» WHAT TO WORK ON:
Your reply should contain every record, restated word for word.

----

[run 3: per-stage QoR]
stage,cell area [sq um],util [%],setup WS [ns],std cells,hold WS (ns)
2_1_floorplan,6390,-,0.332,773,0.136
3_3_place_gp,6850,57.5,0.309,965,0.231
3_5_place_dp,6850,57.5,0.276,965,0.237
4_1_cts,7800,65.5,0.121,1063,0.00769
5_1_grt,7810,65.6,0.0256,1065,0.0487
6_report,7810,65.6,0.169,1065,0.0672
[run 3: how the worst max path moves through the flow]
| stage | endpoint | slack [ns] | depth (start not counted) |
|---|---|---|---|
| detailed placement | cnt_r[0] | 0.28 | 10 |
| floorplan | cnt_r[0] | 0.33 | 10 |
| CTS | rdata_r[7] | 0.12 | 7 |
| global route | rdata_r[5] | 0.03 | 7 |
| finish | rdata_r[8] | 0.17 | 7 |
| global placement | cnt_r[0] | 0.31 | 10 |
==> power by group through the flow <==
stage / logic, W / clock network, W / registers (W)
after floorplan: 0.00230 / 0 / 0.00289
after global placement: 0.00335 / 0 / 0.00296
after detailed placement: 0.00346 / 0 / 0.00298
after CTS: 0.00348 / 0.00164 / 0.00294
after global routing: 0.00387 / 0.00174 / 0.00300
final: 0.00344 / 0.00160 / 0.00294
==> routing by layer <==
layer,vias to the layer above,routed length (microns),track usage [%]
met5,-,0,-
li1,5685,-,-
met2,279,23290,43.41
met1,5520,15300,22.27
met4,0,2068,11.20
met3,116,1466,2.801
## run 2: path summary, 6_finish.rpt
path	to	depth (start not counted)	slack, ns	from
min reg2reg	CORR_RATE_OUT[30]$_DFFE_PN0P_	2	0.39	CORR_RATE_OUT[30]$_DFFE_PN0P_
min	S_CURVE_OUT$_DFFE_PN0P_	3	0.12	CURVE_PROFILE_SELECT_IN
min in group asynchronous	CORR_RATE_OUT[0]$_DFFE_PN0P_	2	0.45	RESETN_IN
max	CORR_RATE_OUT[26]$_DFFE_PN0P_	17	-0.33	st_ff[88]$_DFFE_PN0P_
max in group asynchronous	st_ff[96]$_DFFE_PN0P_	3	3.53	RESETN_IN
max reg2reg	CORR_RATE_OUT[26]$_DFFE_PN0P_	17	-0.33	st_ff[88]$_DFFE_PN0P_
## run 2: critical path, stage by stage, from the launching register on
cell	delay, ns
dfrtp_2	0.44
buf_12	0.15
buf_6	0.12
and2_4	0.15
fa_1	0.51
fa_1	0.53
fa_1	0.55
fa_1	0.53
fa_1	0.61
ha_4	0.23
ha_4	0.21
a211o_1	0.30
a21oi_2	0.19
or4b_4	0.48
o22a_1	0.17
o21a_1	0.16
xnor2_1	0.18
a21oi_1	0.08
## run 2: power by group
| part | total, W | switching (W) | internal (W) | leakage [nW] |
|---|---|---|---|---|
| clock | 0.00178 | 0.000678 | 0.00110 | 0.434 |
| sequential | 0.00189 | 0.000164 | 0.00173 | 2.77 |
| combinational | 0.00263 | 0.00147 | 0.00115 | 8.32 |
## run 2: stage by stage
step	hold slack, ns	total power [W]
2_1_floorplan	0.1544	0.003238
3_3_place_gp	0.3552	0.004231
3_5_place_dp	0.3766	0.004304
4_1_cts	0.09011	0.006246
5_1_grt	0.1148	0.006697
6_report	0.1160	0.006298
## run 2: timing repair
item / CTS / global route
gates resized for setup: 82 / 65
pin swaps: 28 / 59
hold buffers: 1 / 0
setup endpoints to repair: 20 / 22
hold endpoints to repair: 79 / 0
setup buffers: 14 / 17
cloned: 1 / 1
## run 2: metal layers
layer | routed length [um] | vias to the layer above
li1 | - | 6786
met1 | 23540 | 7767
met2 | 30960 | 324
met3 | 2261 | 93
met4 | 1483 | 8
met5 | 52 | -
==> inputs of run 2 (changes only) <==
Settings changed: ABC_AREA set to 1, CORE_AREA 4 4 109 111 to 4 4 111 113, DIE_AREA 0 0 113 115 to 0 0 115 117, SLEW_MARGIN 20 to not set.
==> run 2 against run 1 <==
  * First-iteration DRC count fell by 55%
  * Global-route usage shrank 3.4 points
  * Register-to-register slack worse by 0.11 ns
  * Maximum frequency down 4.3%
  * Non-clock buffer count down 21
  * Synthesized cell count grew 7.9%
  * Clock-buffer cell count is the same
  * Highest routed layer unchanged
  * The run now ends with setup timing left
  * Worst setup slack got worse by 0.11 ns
File: src/core/inr_defs.svh
// Constants for the indicator null, security and range block
`ifndef INR_DEFS_SVH
`define INR_DEFS_SVH

// ****************************************************************
// Clock and prompt timing
// ****************************************************************
`define INR_CLK_KHZ 200000
`define INR_PROMPT_MS 2000
`define INR_INIT_MS 1000

// ****************************************************************
// Display and loop current limits
// ****************************************************************
`define INR_DISP_MAX 18'sh04e1f
`define INR_UNDER_UA 16'h0dac
`define INR_OVER_UA 16'h5208
`define INR_RESTART_UA 16'h0bb8
`define INR_ZERO_UA 16'h0fa0
`define INR_FULL_UA 16'h4e20
`define INR_BAR_SEGS 7'h64

// ****************************************************************
// Reset values
// ****************************************************************
`define INR_CODE_DEFAULT 16'h0000

`endif

File: src/core/inr_pkg.sv
// Types shared by the indicator null, security and range block
package inr_pkg;

    // ****************************************************************
    // Carriers
    // ****************************************************************
    typedef struct packed {
        logic p;
        logic e;
        logic up;
        logic dn;
        logic link;
    } inr_keys_t;

    typedef enum logic [4:0] {
        PR_INIT, PR_VALUE, PR_NULL, PR_CODE, PR_DIGITS, PR_SCROLL,
        PR_ROOT_ITEM, PR_CAL_ITEM, PR_COND_ITEM, PR_PBTN_ITEM, PR_NULL_ITEM,
        PR_CODE_ITEM, PR_SETTING, PR_WARN, PR_FILTER, PR_ZERO, PR_SPAN, PR_STORE
    } inr_prompt_t;

    typedef enum logic [2:0] {
        M_ROOT, M_CAL, M_COND, M_PBTN, M_NULL, M_CODE
    } inr_item_t;

    typedef struct packed {
        inr_prompt_t prompt;
        logic signed [17:0] value;
        logic blank;
        logic underInd;
        logic overInd;
        logic [15:0] digits;
        logic [1:0] digitSel;
    } inr_disp_t;

    typedef struct packed {
        logic [6:0] lo;
        logic [6:0] hi;
        logic arrowUp;
        logic negSeg;
        logic zeroBar;
    } inr_bar_t;

    typedef struct packed {
        logic rootOn;
        logic filter60;
        logic pctView;
        logic nullOn;
    } inr_cfg_t;

    // ****************************************************************
    // Controller states
    // ****************************************************************
    typedef enum logic [4:0] {
        S_INIT, S_DISP, S_DEVSHOW, S_CODEPROMPT, S_CODEENTRY, S_SCROLL,
        S_MENU, S_ROOT, S_NULLSEL, S_PBSEL, S_CODEEDIT, S_WARN, S_FILT,
        S_FREQ, S_CALLO, S_CALHI, S_STORE
    } inr_state_t;

    typedef struct packed {
        inr_keys_t s1;
        inr_keys_t s2;
        inr_keys_t prev;
    } inr_ksync_st_t;

    typedef struct packed {
        inr_state_t st;
        inr_item_t item;
        logic [31:0] timer;
        inr_cfg_t cfg;
        logic refCaptured;
        logic signed [17:0] refValue;
        logic [6:0] refBar;
        logic [15:0] storedCode;
        logic [15:0] effCode;
        logic [15:0] entryCode;
        logic [1:0] digitSel;
        logic storeReq;
        logic calPoint;
        logic storeSeen;
        inr_disp_t disp;
        inr_bar_t bar;
    } inr_top_st_t;

endpackage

----

» ANSWER TO THIS EXERCISE:
[run 3: per-stage QoR]
stage,cell area [sq um],util [%],setup WS [ns],std cells,hold WS (ns)
2_1_floorplan,6390,-,0.332,773,0.136
3_3_place_gp,6850,57.5,0.309,965,0.231
3_5_place_dp,6850,57.5,0.276,965,0.237
4_1_cts,7800,65.5,0.121,1063,0.00769
5_1_grt,7810,65.6,0.0256,1065,0.0487
6_report,7810,65.6,0.169,1065,0.0672
[run 3: how the worst max path moves through the flow]
| stage | endpoint | slack [ns] | depth (start not counted) |
|---|---|---|---|
| detailed placement | cnt_r[0] | 0.28 | 10 |
| floorplan | cnt_r[0] | 0.33 | 10 |
| CTS | rdata_r[7] | 0.12 | 7 |
| global route | rdata_r[5] | 0.03 | 7 |
| finish | rdata_r[8] | 0.17 | 7 |
| global placement | cnt_r[0] | 0.31 | 10 |
==> power by group through the flow <==
stage / logic, W / clock network, W / registers (W)
after floorplan: 0.00230 / 0 / 0.00289
after global placement: 0.00335 / 0 / 0.00296
after detailed placement: 0.00346 / 0 / 0.00298
after CTS: 0.00348 / 0.00164 / 0.00294
after global routing: 0.00387 / 0.00174 / 0.00300
final: 0.00344 / 0.00160 / 0.00294
==> routing by layer <==
layer,vias to the layer above,routed length (microns),track usage [%]
met5,-,0,-
li1,5685,-,-
met2,279,23290,43.41
met1,5520,15300,22.27
met4,0,2068,11.20
met3,116,1466,2.801
## run 2: path summary, 6_finish.rpt
path	to	depth (start not counted)	slack, ns	from
min reg2reg	CORR_RATE_OUT[30]$_DFFE_PN0P_	2	0.39	CORR_RATE_OUT[30]$_DFFE_PN0P_
min	S_CURVE_OUT$_DFFE_PN0P_	3	0.12	CURVE_PROFILE_SELECT_IN
min in group asynchronous	CORR_RATE_OUT[0]$_DFFE_PN0P_	2	0.45	RESETN_IN
max	CORR_RATE_OUT[26]$_DFFE_PN0P_	17	-0.33	st_ff[88]$_DFFE_PN0P_
max in group asynchronous	st_ff[96]$_DFFE_PN0P_	3	3.53	RESETN_IN
max reg2reg	CORR_RATE_OUT[26]$_DFFE_PN0P_	17	-0.33	st_ff[88]$_DFFE_PN0P_
## run 2: critical path, stage by stage, from the launching register on
cell	delay, ns
dfrtp_2	0.44
buf_12	0.15
buf_6	0.12
and2_4	0.15
fa_1	0.51
fa_1	0.53
fa_1	0.55
fa_1	0.53
fa_1	0.61
ha_4	0.23
ha_4	0.21
a211o_1	0.30
a21oi_2	0.19
or4b_4	0.48
o22a_1	0.17
o21a_1	0.16
xnor2_1	0.18
a21oi_1	0.08
## run 2: power by group
| part | total, W | switching (W) | internal (W) | leakage [nW] |
|---|---|---|---|---|
| clock | 0.00178 | 0.000678 | 0.00110 | 0.434 |
| sequential | 0.00189 | 0.000164 | 0.00173 | 2.77 |
| combinational | 0.00263 | 0.00147 | 0.00115 | 8.32 |
## run 2: stage by stage
step	hold slack, ns	total power [W]
2_1_floorplan	0.1544	0.003238
3_3_place_gp	0.3552	0.004231
3_5_place_dp	0.3766	0.004304
4_1_cts	0.09011	0.006246
5_1_grt	0.1148	0.006697
6_report	0.1160	0.006298
## run 2: timing repair
item / CTS / global route
gates resized for setup: 82 / 65
pin swaps: 28 / 59
hold buffers: 1 / 0
setup endpoints to repair: 20 / 22
hold endpoints to repair: 79 / 0
setup buffers: 14 / 17
cloned: 1 / 1
## run 2: metal layers
layer | routed length [um] | vias to the layer above
li1 | - | 6786
met1 | 23540 | 7767
met2 | 30960 | 324
met3 | 2261 | 93
met4 | 1483 | 8
met5 | 52 | -
==> inputs of run 2 (changes only) <==
Settings changed: ABC_AREA set to 1, CORE_AREA 4 4 109 111 to 4 4 111 113, DIE_AREA 0 0 113 115 to 0 0 115 117, SLEW_MARGIN 20 to not set.
==> run 2 against run 1 <==
  * First-iteration DRC count fell by 55%
  * Global-route usage shrank 3.4 points
  * Register-to-register slack worse by 0.11 ns
  * Maximum frequency down 4.3%
  * Non-clock buffer count down 21
  * Synthesized cell count grew 7.9%
  * Clock-buffer cell count is the same
  * Highest routed layer unchanged
  * The run now ends with setup timing left
  * Worst setup slack got worse by 0.11 ns
File: src/core/inr_defs.svh
// Constants for the indicator null, security and range block
`ifndef INR_DEFS_SVH
`define INR_DEFS_SVH

// ****************************************************************
// Clock and prompt timing
// ****************************************************************
`define INR_CLK_KHZ 200000
`define INR_PROMPT_MS 2000
`define INR_INIT_MS 1000

// ****************************************************************
// Display and loop current limits
// ****************************************************************
`define INR_DISP_MAX 18'sh04e1f
`define INR_UNDER_UA 16'h0dac
`define INR_OVER_UA 16'h5208
`define INR_RESTART_UA 16'h0bb8
`define INR_ZERO_UA 16'h0fa0
`define INR_FULL_UA 16'h4e20
`define INR_BAR_SEGS 7'h64

// ****************************************************************
// Reset values
// ****************************************************************
`define INR_CODE_DEFAULT 16'h0000

`endif

File: src/core/inr_pkg.sv
// Types shared by the indicator null, security and range block
package inr_pkg;

    // ****************************************************************
    // Carriers
    // ****************************************************************
    typedef struct packed {
        logic p;
        logic e;
        logic up;
        logic dn;
        logic link;
    } inr_keys_t;

    typedef enum logic [4:0] {
        PR_INIT, PR_VALUE, PR_NULL, PR_CODE, PR_DIGITS, PR_SCROLL,
        PR_ROOT_ITEM, PR_CAL_ITEM, PR_COND_ITEM, PR_PBTN_ITEM, PR_NULL_ITEM,
        PR_CODE_ITEM, PR_SETTING, PR_WARN, PR_FILTER, PR_ZERO, PR_SPAN, PR_STORE
    } inr_prompt_t;

    typedef enum logic [2:0] {
        M_ROOT, M_CAL, M_COND, M_PBTN, M_NULL, M_CODE
    } inr_item_t;

    typedef struct packed {
        inr_prompt_t prompt;
        logic signed [17:0] value;
        logic blank;
        logic underInd;
        logic overInd;
        logic [15:0] digits;
        logic [1:0] digitSel;
    } inr_disp_t;

    typedef struct packed {
        logic [6:0] lo;
        logic [6:0] hi;
        logic arrowUp;
        logic negSeg;
        logic zeroBar;
    } inr_bar_t;

    typedef struct packed {
        logic rootOn;
        logic filter60;
        logic pctView;
        logic nullOn;
    } inr_cfg_t;

    // ****************************************************************
    // Controller states
    // ****************************************************************
    typedef enum logic [4:0] {
        S_INIT, S_DISP, S_DEVSHOW, S_CODEPROMPT, S_CODEENTRY, S_SCROLL,
        S_MENU, S_ROOT, S_NULLSEL, S_PBSEL, S_CODEEDIT, S_WARN, S_FILT,
        S_FREQ, S_CALLO, S_CALHI, S_STORE
    } inr_state_t;

    typedef struct packed {
        inr_keys_t s1;
        inr_keys_t s2;
        inr_keys_t prev;
    } inr_ksync_st_t;

    typedef struct packed {
        inr_state_t st;
        inr_item_t item;
        logic [31:0] timer;
        inr_cfg_t cfg;
        logic refCaptured;
        logic signed [17:0] refValue;
        logic [6:0] refBar;
        logic [15:0] storedCode;
        logic [15:0] effCode;
        logic [15:0] entryCode;
        logic [1:0] digitSel;
        logic storeReq;
        logic calPoint;
        logic storeSeen;
        inr_disp_t disp;
        inr_bar_t bar;
    } inr_top_st_t;

endpackage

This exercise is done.